Sunday 7 March 2010

Others and Winner

I have had two TV experiences this week that are, as it were, on the opposite ends of an artistic spectrum. The one was seeing the film "The Lives of Others" (for the third time); the other was seeing a programme hosted by Michael Winner.
I was once asked, at dinner on holiday, by someone who doesn't like silence but who's always in the party spirit and wants everyone else to be even if they hate parties (like I do, though I recall saying this once long ago to be told "It's probably because you're never invited". Sod.), I was asked what my favourite film was. I said "Casablanca". But later, thinking about it, not trying to play along with the party-er, I changed my mind and thought "No, not Casablanca but City Lights by Chaplin". Now, after seeing "The Lives of Others" I've changed my mind again. Is there a finer film than this? I can't think of one. It's about a Stasis stooge of a man, working for the East German government before the fall of the wall, who is without a soul but who finds his when he is appointed to spy on a couple of artists..... which doesn't tell you anything about how beautifully this is accomplished, how heartrending the story is, how thrillingly its story unfolds, how it is constructed so cleverly, how the music underlines the action without intruding upon it..... Heaps of other reasons. It makes one feel, not sad, but uplifted spiritually.
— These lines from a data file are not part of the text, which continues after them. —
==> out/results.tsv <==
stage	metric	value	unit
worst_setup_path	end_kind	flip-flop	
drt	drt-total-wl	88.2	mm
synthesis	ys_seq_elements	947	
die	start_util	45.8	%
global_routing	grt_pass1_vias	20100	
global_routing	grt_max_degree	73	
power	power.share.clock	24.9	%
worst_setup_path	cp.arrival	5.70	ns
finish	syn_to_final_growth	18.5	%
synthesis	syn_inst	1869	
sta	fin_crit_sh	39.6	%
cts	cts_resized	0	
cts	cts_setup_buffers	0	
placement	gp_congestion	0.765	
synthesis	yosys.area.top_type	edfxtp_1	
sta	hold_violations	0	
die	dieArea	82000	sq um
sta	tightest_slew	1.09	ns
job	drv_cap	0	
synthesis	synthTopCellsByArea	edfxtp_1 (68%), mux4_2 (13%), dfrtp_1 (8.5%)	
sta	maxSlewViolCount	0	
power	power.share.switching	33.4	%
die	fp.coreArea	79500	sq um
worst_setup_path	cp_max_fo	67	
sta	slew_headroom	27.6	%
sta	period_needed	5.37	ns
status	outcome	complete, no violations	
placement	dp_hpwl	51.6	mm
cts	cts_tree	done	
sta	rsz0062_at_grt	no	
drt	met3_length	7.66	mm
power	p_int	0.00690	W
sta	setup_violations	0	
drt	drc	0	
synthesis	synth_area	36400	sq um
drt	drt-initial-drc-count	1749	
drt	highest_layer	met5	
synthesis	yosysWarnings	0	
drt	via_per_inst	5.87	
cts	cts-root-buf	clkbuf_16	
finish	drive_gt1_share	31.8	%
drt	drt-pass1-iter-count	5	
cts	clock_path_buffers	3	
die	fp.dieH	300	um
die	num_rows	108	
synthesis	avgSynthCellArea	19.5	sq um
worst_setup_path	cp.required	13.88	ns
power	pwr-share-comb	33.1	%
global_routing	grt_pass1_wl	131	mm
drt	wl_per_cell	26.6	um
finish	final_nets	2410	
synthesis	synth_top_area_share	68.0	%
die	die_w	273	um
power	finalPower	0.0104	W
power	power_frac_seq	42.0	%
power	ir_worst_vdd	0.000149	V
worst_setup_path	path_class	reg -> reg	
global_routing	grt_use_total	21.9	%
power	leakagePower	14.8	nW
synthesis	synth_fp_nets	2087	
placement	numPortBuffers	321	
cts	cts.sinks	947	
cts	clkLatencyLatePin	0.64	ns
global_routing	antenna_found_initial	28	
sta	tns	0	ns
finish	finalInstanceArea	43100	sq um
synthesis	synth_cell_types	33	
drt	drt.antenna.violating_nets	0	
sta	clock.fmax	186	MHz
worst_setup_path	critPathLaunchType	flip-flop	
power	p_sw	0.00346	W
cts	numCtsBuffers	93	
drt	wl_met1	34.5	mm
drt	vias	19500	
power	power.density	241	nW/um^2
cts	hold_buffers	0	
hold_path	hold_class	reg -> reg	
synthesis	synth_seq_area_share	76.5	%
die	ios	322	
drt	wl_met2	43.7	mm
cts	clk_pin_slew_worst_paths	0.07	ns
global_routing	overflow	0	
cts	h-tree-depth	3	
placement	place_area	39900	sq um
Then there's Michael Winner and his programme in which he goes to people's homes, eats their food, makes notes as he eats, then at the end tells them what he thought of the meal and awards stars to them. I could not turn the damn thing off; it was how a rabbit must feel when a stoat approaches it; I just found it horribly fascinating. There he was at the large house of an elderly Scottish couple, upper middle class, standing like some grotesque, large garden gnome while the party of people chatted away merrily. No one welcomed him, he said; no one spoke to him (they said they had), and, though he had said the food was generally good he wasn't going to give them a single star because they didn't make him feel he was welcome. For God's sake, you don't talk to a garden gnome do you?
The other family he gave one star to, not because the food was any good - it was dreadful, I could do better myself (that's how awful it was), but because he was given a good old fashioned, hearty welcome and he had a good time. Some restaurant critic he must be.